The only explanation I can give for the behaviour seen by Steven is somehow the ZIP code is READING a high VBN within the newly created file. If all it does is write at the EOF there should be no unnecessary writing of zeros.

As Hein said earlier, for a "well behaved" application, there should be no significant overhead for HWM. It's only applications which do nasty things like SET FILE/END which suffer.

Steven, perhaps you could send me a tiny example program which demonstrates the SQO and non-SQO behavour?
A crucible of informative mistakes
Steven Schweda
Honored Contributor

Re: Pros and cons of HIGHWATERMARKING and INIT/ERASE

> [...] perhaps you could send me a tiny
> example program which demonstrates the SQO
> and non-SQO behavour?

I don't see a small test case in my code
pile. As I said, UnZip 5.52 (source for
which everyone should already have) was the
original test case. (If you run the
experiment on UnZip, be sure to disable _all_
the SQO-setting code in VMS.C, as there are
multiple (4?) instances.)

Since being informed of the SQO miracle flag,
I've been trying to set it every time I get
a chance, as it makes such a big difference
with large files. UnZip is a particularly
good candidate, as it knows the output file
size before it creates it, so it can (and
does) allocate the whole thing in one shot.
Sadly, before 5.52, this could cause a disk
seizure for minutes at a time on a large
allocation.

You're welcome to look, but I believe that
UnZip does nothing other than sys$create(),
perhaps sys$extend(), and sys$connect(),
then strictly sequential writes. As I
recall, the choke-hold on the disk occurred
early, at the sys$create().
Jan van den Boogaard
Frequent Advisor

Re: Pros and cons of HIGHWATERMARKING and INIT/ERASE

Thanks for all the input !!

After reading the answers and after searching the docs for "highwater" AND ALSO for "high-water" (with hyphen!) my own conclusion is:

A lot depends on how applications behave.

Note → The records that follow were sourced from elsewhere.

### config.mk
export PLATFORM = sky130hd
export DESIGN_NAME = instr_mem_ctrl
export DESIGN_NICKNAME = d
export VERILOG_FILES = /design/src/rtl/instr_mem_ctrl.sv
export SDC_FILE = /design/constraint.sdc
export NUM_CORES = 1
export LEC_CHECK = 0
export ABC_CLOCK_PERIOD_IN_PS = 3400
export CORE_MARGIN = 2
export CORE_UTILIZATION = 25
export CTS_CLUSTER_DIAMETER = 100
export DETAILED_ROUTE_END_ITERATION = 16
export GPL_TIMING_DRIVEN = 0
export PLACE_DENSITY = 0.44
export SLEW_MARGIN = 20
export SYNTH_ARGS = -nofsm -noshare
export SYNTH_HDL_FRONTEND = slang
export SYNTH_SLANG_ARGS = --single-unit
### constraint.sdc
create_clock -name clk -period 3.4 [get_ports clk]
set_input_delay 0.34 -clock clk [delete_from_list [all_inputs] [get_ports clk]]
set_output_delay 0.34 -clock clk [all_outputs]
set_load 0.01 [all_outputs]
### src/rtl/instr_mem_ctrl.sv
// Clocked instruction memory with valid/ready fetch, RD_WAIT read wait states and a program-load port.
// Optional even-parity protection per word is enabled with INSTR_MEM_PARITY_EN.
module instr_mem_ctrl #(
    parameter int                DATA_W   = 32,
    parameter int                ADDR_W   = 32,
    parameter int                DEPTH    = 16,
    parameter int                RD_WAIT  = 2,
    parameter logic [DATA_W-1:0] NOP_WORD = 32'b00111000100000000000000000000000
) (
    input  logic                     clk,
    input  logic                     rst_n,
    input  logic                     req_valid,
    output logic                     req_ready,
    input  logic [ADDR_W-1:0]        req_addr,
    output logic                     rsp_valid,
    input  logic                     rsp_ready,
    output logic [DATA_W-1:0]        rsp_instr,
    output logic [1:0]               rsp_err,
    input  logic                     ld_en,
    input  logic [$clog2(DEPTH)-1:0] ld_addr,
    input  logic [DATA_W-1:0]        ld_data,
`ifdef INSTR_MEM_PARITY_EN
    input  logic                     ld_par_flip,
`endif
    output logic                     busy
);

    localparam int unsigned BYTES = DATA_W / 8;
    localparam int unsigned OFF   = $clog2(BYTES);
    localparam int unsigned IW    = $clog2(DEPTH);
    localparam int unsigned CW    = (RD_WAIT > 1) ? $clog2(RD_WAIT) : 1;
    localparam logic [ADDR_W:0] LIMIT = (ADDR_W+1)'(DEPTH * BYTES);
`ifdef INSTR_MEM_PARITY_EN
    localparam int unsigned MW = DATA_W + 1;
`else
    localparam int unsigned MW = DATA_W;
`endif

    typedef enum logic [1:0] {IDLE = 2'd0, WAIT = 2'd1, RESP = 2'd2} state_t;

    state_t            state, state_nx;
    logic              rdy_en;
    logic [CW-1:0]     cnt;
    logic [MW-1:0]     mem [DEPTH];
    logic              accept;
    logic              misal, oor, par_err;
    logic [IW-1:0]     idx;
    logic [MW-1:0]     rd_word;
    logic [DATA_W-1:0] res_instr;
    logic [1:0]        res_err;

    // Fetch decode evaluated in the accept cycle and captured into the response register.
    always_comb begin
        idx     = IW'(req_addr >> OFF);
        rd_word = mem[idx];
        misal   = (req_addr & ADDR_W'(BYTES - 1)) != '0;
        oor     = {1'b0, req_addr} >= LIMIT;
`ifdef INSTR_MEM_PARITY_EN
        par_err = ^rd_word;
`else
        par_err = 1'b0;
`endif
        if (misal)        res_err = 2'b01;
        else if (oor)     res_err = 2'b10;
        else if (par_err) res_err = 2'b11;
        else              res_err = 2'b00;
        res_instr = (res_err != 2'b00) ? NOP_WORD : rd_word[DATA_W-1:0];
    end

    always_comb begin
        state_nx  = state;
        req_ready = 1'b0;
        case (state)
            IDLE: begin
                req_ready = rdy_en && !ld_en;
                if (req_valid && req_ready)
                    state_nx = (RD_WAIT > 0) ? WAIT : RESP;
            end
            WAIT:    if (cnt == CW'(RD_WAIT - 1)) state_nx = RESP;
            RESP:    if (rsp_ready) state_nx = IDLE;
            default: state_nx = IDLE;
        endcase
        accept = req_valid && req_ready;
    end

    assign rsp_valid = (state == RESP);
    assign busy      = (state != IDLE);

    // rdy_en keeps req_ready low until the first clock edge after reset release.
    always_ff @(posedge clk or negedge rst_n) begin
        if (!rst_n) begin
            state     <= IDLE;
            rdy_en    <= 1'b0;
            cnt       <= '0;
            rsp_instr <= '0;
            rsp_err   <= '0;
        end else begin
            state  <= state_nx;
            rdy_en <= 1'b1;
            if (accept) begin
                cnt       <= '0;
                rsp_instr <= res_instr;
                rsp_err   <= res_err;
            end else if (state == WAIT) begin
                cnt <= cnt + 1'b1;
            end
        end
    end

    always_ff @(posedge clk) begin
        if (ld_en) begin
`ifdef INSTR_MEM_PARITY_EN
            mem[ld_addr] <= {(^ld_data) ^ ld_par_flip, ld_data};
`else
            mem[ld_addr] <= ld_data;
`endif
        end
    end

endmodule
==> metrics.csv, run 1 <==
stage;metric;value;unit
synthesis;synth-seq-cells;550;
synthesis;ys_top_cells_by_count;512 x edfxtp_1, 111 x mux2_2, 73 x nand2_1;
power_and_ir_drop;vdd_ir_drop_max;0.383;mV
critical_path;required;3.90;ns
placement;io_buffers;106;
route;drc;0;
sta;max_freq;377;MHz
route;via_per_inst;4.43;
finish;fill_cells;8085;
clock_network;clkTransAtPathRegs;0.06;ns
synthesis;synth_top_family_by_area;multiplexers;
sta;finalCritPeriodShare;78.0;%
synthesis;synth.avg_cell_area;19.7;µm²
global_routing;antenna_found_initial;2;
synthesis;synth-compound-area-share;3.90;%
sta;setup_violations;0;
sta;skew;0.0213;ns
clock_network;cts.sinks;550;
global_routing;grt_pass1_vias;11622;
clock_network;root_buffer;clkbuf_16;
critical_path;crit_fanout;10;
placement;dp_slack;0.171;ns
synthesis;synth.area.mux_share;14.7;%
synthesis;synth.distinct_cells;36;
sta;hold_ws;0.332;ns
synthesis;synth_ff_type;edfxtp_1;
power_and_ir_drop;p_leak;8.60;nW
global_routing;gr-total-overflow;0;
sta;fin_crit;2.65;ns
route;drt_iter0_markers;867;
clock_network;clk_latency;0.62;ns
critical_path;end_kind;flip-flop;
clock_network;cts_tree;yes;
clock_network;cts-buffers-inserted;61;
synthesis;syn_inst;1079;
global_routing;grt_pass1_wl;81800;µm
critical_path;r2r_cells;5;
placement;placed_area;24500;µm²
floorplan;boundaryPins;110;
flow_run;max_cap_viol_count;0;
hold_path;min_path_type;in -> async;
clock_network;h-tree-depth;2;
sta;fin_ws;0.747;ns
finish;drive_gt1_share;25.5;%
route;vias;10968;
sta;finalHoldViolCount;0;
floorplan;dieWidth;296;µm
sta;slew-limit-headroom;29.3;%
critical_path;cp.arrival;3.15;ns
clock_network;cts_setup_buffers;0;
route;wl_per_cell;22.9;µm
clock_network;clock_path_buffers;3;
critical_path;r2r_setup_slack;1.18;ns
synthesis;synth_area_leader_cell;edfxtp_1;
finish;multi_input_area;4690;µm²
synthesis;netlist_area;21300;µm²
synthesis;synth_warnings;0;
power_and_ir_drop;p_total;15.1;mW
floorplan;coreArea;84000;µm²
finish;final_util;31.6;%
synthesis;synthAdderAreaFrac;0;%
global_routing;grt_usage;13.1;%
finish;final_cell_area;26500;µm²
sta;maxSlewViolCount;0;
critical_path;critical_path_class;in -> reg;
floorplan;die_h;296;µm
floorplan;start_util;25.3;%
synthesis;synth_area_leaders;edfxtp_1 72%, mux4_2 5.9%, mux2_2 5.9%;
sta;tns;0;ns
placement;hpwl;37600;µm
synthesis;yosysSeqAreaShare;76.8;%
synthesis;synth_most_common_cell;edfxtp_1;
finish;area_growth;24.8;%
floorplan;rows;106;
route;wl;56700;µm
finish;antennaDiodeCount;0;
route;dr.pass1.iters;9;
route;drtAntennaViolNets;0;
synthesis;synth-edff-count;512;
synthesis;synth_top_area_share;72.3;%
placement;gp_congestion;0.706;
sta;rsz0062_at_grt;no;
finish;fin_nets;1361;
sta;tightest_slew;1.06;ns
synthesis;syn-num-nets;1152;
critical_path;start_kind;primary input;
synthesis;synth-xor-area-share;0;%
placement;dp.cells;2358;
outcome;outcome;completed;
finish;instances_no_fill;2475;
synthesis;ys_async_sr_fraction;6.91;%
finish;seq_area;16300;µm²
global_routing;grt_max_degree;39;
power_and_ir_drop;powerDensity;568;nW/µm²
floorplan;die_area;87400;µm²
synthesis;synth-simple-area-share;2.93;%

Highwatermarking can have a considerable overhead when the "erase-on-allocate" feature is triggered.

When a new disk is initialized , and INIT/ERASE is used, and SET VOL/ERASE is used right from the start of the volume, then highwater marking is of no use because data is erased when deleted or purged. So in a situation where files are seldom deleted/purged , the combination INIT/ERASE , SET VOL/ERASE/NOHIGH seems sensible to me.